**Action item**: After finding the line with "[flip-flops by register" in the data below, set down exactly each line through the one with "objAnswer 2, uSetpoint/active", inclusive, and stop there.

[Excerpts from a dataset]
File: src/include/mmd_pkg.sv
/*
 Shared constants, enumerations and carrier structs of the memory map
 decoder: region bases, register-space offsets, byte lanes and states.
 Assumes a single 32-bit byte-addressed core bus and one system clock.
*/
package mmd_pkg;

    localparam int unsigned DW = 32;
    localparam int unsigned REG_OFS_W = 16;
    // Both flash banks together span 128 kB
    localparam int unsigned FL_OFS_W = 17;
    localparam int unsigned FL_HW_W = FL_OFS_W - 1;
    // Erase/program pages of 512 bytes
    localparam int unsigned PAGE_SHIFT = 9;
    localparam int unsigned PAGE_W = FL_OFS_W - PAGE_SHIFT;
    localparam int unsigned SRAM_AW = 11;
    localparam int unsigned LANE_W = 2;

    localparam logic [31:0] ALIAS_LIMIT = 32'h0002_0000;
    localparam logic [31:0] SRAM_BASE = 32'h0004_0000;
    localparam logic [31:0] FL1_BASE = 32'h0008_0000;
    localparam logic [31:0] FL0_BASE = 32'h0009_0000;
    localparam logic [31:0] FL0_USER_END = 32'h0009_f700;
    localparam logic [31:0] FL_END = 32'h000a_0000;
    localparam logic [31:0] REG_BASE = 32'hffff_0000;

    localparam logic [15:0] OFS_SYS = 16'h0200;
    localparam logic [15:0] OFS_ALIAS = 16'h0220;
    localparam logic [15:0] OFS_TMR = 16'h0300;
    localparam logic [15:0] OFS_PWR = 16'h0400;
    localparam logic [15:0] OFS_PSM = 16'h0440;
    localparam logic [15:0] OFS_SLOW = 16'h0480;
    localparam logic [15:0] OFS_GPIO = 16'h0d00;
    localparam logic [15:0] OFS_GPIO_END = 16'h0e00;
    localparam logic [15:0] OFS_FCTL = 16'h0f80;
    localparam logic [15:0] OFS_REG_END = 16'h1000;
    localparam logic [15:0] OFS_WORD_MASK = 16'hfffc;

    localparam logic ALIAS_RST = 1'b1;
    localparam int unsigned ALIAS_BIT = 0;

    localparam logic [31:0] MASK_BYTE = 32'h0000_00ff;
    localparam logic [31:0] MASK_HALF = 32'h0000_ffff;
    localparam logic [3:0] BE_BYTE = 4'h1;
    localparam logic [3:0] BE_HALF = 4'h3;
    localparam logic [3:0] BE_WORD = 4'hf;

    localparam int unsigned RG_IRQ = 0;
    localparam int unsigned RG_SYS = 1;
    localparam int unsigned RG_TMR = 2;
    localparam int unsigned RG_PWR = 3;
    localparam int unsigned RG_PSM = 4;
    localparam int unsigned RG_APB = 5;
    localparam int unsigned RG_GPIO = 6;
    localparam int unsigned RG_FCTL = 7;
    localparam int unsigned RG_N = 8;

    typedef enum logic [1:0] {
        SZ_BYTE = 2'b00,
        SZ_HALF = 2'b01,
        SZ_WORD = 2'b10
    } mmd_size_e;

    typedef enum logic [2:0] {
        TG_NONE = 3'b000,
        TG_SRAM = 3'b001,
        TG_FLASH = 3'b010,
        TG_REG = 3'b011,
        TG_ALIAS = 3'b100
    } mmd_tgt_e;

    typedef enum logic [2:0] {
        ST_IDLE = 3'b000,
        ST_ONE = 3'b001,
        ST_SLOW1 = 3'b010,
        ST_SLOW2 = 3'b011,
        ST_FLO = 3'b100,
        ST_FHI = 3'b101
    } mmd_state_e;

    typedef struct packed {
        logic valid;
        logic write;
        mmd_size_e size;
        logic [31:0] addr;
        logic [DW-1:0] wdata;
    } mmd_req_s;

    typedef struct packed {
        logic en;
        logic we;
        logic [3:0] be;
        logic [SRAM_AW-1:0] addr;
        logic [DW-1:0] wdata;
    } mmd_sram_s;

    typedef struct packed {
        logic rd;
        logic bank0;
        logic boot;
        logic [PAGE_W-1:0] page;
        logic [FL_HW_W-1:0] addr;
    } mmd_flash_s;

    typedef struct packed {
        logic [RG_N-1:0] sel;
        logic we;
        logic [3:0] be;
        logic [REG_OFS_W-1:0] addr;
        logic [DW-1:0] wdata;
    } mmd_reg_s;

endpackage
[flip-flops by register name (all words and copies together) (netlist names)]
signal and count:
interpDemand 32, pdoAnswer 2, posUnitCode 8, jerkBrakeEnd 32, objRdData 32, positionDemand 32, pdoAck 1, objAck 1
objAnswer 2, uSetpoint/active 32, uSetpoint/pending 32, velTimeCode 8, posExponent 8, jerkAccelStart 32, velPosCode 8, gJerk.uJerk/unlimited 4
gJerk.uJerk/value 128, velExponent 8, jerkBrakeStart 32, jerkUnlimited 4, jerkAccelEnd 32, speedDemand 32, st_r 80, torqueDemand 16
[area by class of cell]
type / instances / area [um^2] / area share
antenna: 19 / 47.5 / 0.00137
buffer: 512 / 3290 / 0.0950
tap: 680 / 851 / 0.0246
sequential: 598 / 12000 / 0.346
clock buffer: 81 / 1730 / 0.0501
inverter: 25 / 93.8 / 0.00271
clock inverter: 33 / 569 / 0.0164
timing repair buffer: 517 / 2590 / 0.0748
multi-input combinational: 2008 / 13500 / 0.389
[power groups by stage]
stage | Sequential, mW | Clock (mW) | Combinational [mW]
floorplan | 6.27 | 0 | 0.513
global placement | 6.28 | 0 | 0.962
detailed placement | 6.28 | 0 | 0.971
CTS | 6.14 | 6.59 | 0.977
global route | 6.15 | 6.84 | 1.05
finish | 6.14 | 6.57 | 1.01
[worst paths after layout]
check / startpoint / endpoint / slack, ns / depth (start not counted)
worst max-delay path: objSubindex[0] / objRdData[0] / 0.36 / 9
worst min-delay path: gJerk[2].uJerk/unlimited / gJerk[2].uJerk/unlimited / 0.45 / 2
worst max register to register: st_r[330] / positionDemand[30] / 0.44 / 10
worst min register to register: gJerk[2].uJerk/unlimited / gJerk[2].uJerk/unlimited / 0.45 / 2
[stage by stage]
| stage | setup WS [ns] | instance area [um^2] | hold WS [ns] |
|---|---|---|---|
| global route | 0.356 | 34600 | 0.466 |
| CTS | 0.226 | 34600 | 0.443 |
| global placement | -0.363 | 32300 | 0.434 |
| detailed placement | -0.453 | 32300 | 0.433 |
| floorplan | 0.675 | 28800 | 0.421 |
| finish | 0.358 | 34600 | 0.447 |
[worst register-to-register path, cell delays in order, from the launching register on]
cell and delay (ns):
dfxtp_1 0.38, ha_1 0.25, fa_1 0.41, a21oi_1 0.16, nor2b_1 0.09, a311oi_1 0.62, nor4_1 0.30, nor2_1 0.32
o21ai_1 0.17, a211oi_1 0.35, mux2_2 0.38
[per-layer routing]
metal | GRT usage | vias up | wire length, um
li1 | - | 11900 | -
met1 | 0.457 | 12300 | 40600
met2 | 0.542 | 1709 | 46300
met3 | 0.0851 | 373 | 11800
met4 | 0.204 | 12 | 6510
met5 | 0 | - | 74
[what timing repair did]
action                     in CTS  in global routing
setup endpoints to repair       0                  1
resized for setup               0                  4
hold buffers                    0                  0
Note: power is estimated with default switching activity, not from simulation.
### src/rtl/ccc_defines.svh
`ifndef CCC_DEFINES_SVH
`define CCC_DEFINES_SVH
// Register offsets on the plain register port (byte addresses).
`define CCC_OFS_IDLE_LEVEL     8'h04
`define CCC_OFS_MODE_CONFIG    8'h18
`define CCC_OFS_ENABLE_POL     8'h20
`define CCC_OFS_COMPARE_VALUE  8'h34
`define CCC_OFS_OUTPUT_CONTROL 8'h44
// Reset values.
`define CCC_RST_MODE_CONFIG    8'h00
`define CCC_RST_ENABLE_POL     4'h0
`define CCC_RST_COMPARE        16'h0000
`define CCC_RST_OUTPUT_CONTROL 16'h0000
`define CCC_RST_IDLE_LEVEL     2'h0
// Mode configuration fields.
`define CCC_MC_DIR_LSB         0
`define CCC_MC_FAST_BIT        2
`define CCC_MC_PRELOAD_BIT     3
`define CCC_MC_OCMODE_LSB      4
`define CCC_MC_DIVIDER_LSB     2
`define CCC_MC_FILTER_LSB      4
// Enable and polarity fields.
`define CCC_EP_CHANNEL_ON      0
`define CCC_EP_MAIN_POL        1
`define CCC_EP_COMP_EN         2
`define CCC_EP_COMP_POL        3
// Output control fields.
`define CCC_OC_DEAD_LSB        0
`define CCC_OC_LOCK_LSB        8
`define CCC_OC_IDLE_OFF_BIT    10
`define CCC_OC_RUN_OFF_BIT     11
`define CCC_OC_MASTER_BIT      15
// Idle level fields.
`define CCC_IL_MAIN_BIT        0
`define CCC_IL_COMP_BIT        1
// Timing counts in kernel clock cycles.
`define CCC_FAST_LATENCY       3
`define CCC_NORMAL_LATENCY     5
// Filter length for the illegible code 0100.
`define CCC_FILTER_N_CODE4     4'd6
`endif

### src/rtl/ccc_pkg.sv
package ccc_pkg;

  // Channel direction and capture source.
  typedef enum logic [1:0] {
    CCC_DIR_OUTPUT  = 2'b00,
    CCC_DIR_LINE1   = 2'b01,
    CCC_DIR_LINE2   = 2'b10,
    CCC_DIR_TRIGGER = 2'b11
  } ccc_dir_t;

  // Compare reference modes.
  typedef enum logic [2:0] {
    CCC_OCM_FROZEN   = 3'b000,
    CCC_OCM_SET      = 3'b001,
    CCC_OCM_CLEAR    = 3'b010,
    CCC_OCM_TOGGLE   = 3'b011,
    CCC_OCM_FORCE_LO = 3'b100,
    CCC_OCM_FORCE_HI = 3'b101,
    CCC_OCM_PWM1     = 3'b110,
    CCC_OCM_PWM2     = 3'b111
  } ccc_oc_mode_t;

  // Pin-side view of the two outputs.
  typedef struct packed {
    logic main_out;
    logic main_oe;
    logic comp_out;
    logic comp_oe;
  } ccc_pins_t;

  // Register port request.
  typedef struct packed {
    logic        wr;
    logic        rd;
    logic [7:0]  addr;
    logic [15:0] wdata;
  } ccc_bus_req_t;

endpackage : ccc_pkg
--- config.mk ---
export PLATFORM = sky130hd
export DESIGN_NAME = itex_core
export DESIGN_NICKNAME = d
export VERILOG_FILES = /design/src/hw/itex_pkg.sv /design/src/hw/itex_core.sv
export VERILOG_INCLUDE_DIRS = /design/src /design/src/hw
export SDC_FILE = /design/constraint.sdc
export NUM_CORES = 1
export LEC_CHECK = 0
export ABC_AREA = 1
export BUFFER_PORTS_ARGS = -buffer_cell sky130_fd_sc_hd__buf_2
export CORE_AREA = 2 2 147 149
export CTS_CLUSTER_SIZE = 24
export DETAILED_ROUTE_END_ITERATION = 6
export DIE_AREA = 0 0 149 151
export GPL_TIMING_DRIVEN = 0
export HOLD_SLACK_MARGIN = 0.05
export PLACE_DENSITY_LB_ADDON = 0.05
export SYNTH_ARGS = -nofsm -noshare
export SYNTH_HDL_FRONTEND = slang
export SYNTH_SLANG_ARGS = --single-unit
export TNS_END_PERCENT = 10
--- constraint.sdc ---
create_clock -name CLK -period 4.25 [get_ports CLK]
set_input_delay 0.6375 -clock CLK [delete_from_list [all_inputs] [get_ports CLK]]
set_output_delay 0.6375 -clock CLK [all_outputs]
set_load 0.05 [all_outputs]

**Answer area**:
[flip-flops by register name (all words and copies together) (netlist names)]
signal and count:
interpDemand 32, pdoAnswer 2, posUnitCode 8, jerkBrakeEnd 32, objRdData 32, positionDemand 32, pdoAck 1, objAck 1
objAnswer 2, uSetpoint/active 32, uSetpoint/pending 32, velTimeCode 8, posExponent 8, jerkAccelStart 32, velPosCode 8, gJerk.uJerk/unlimited 4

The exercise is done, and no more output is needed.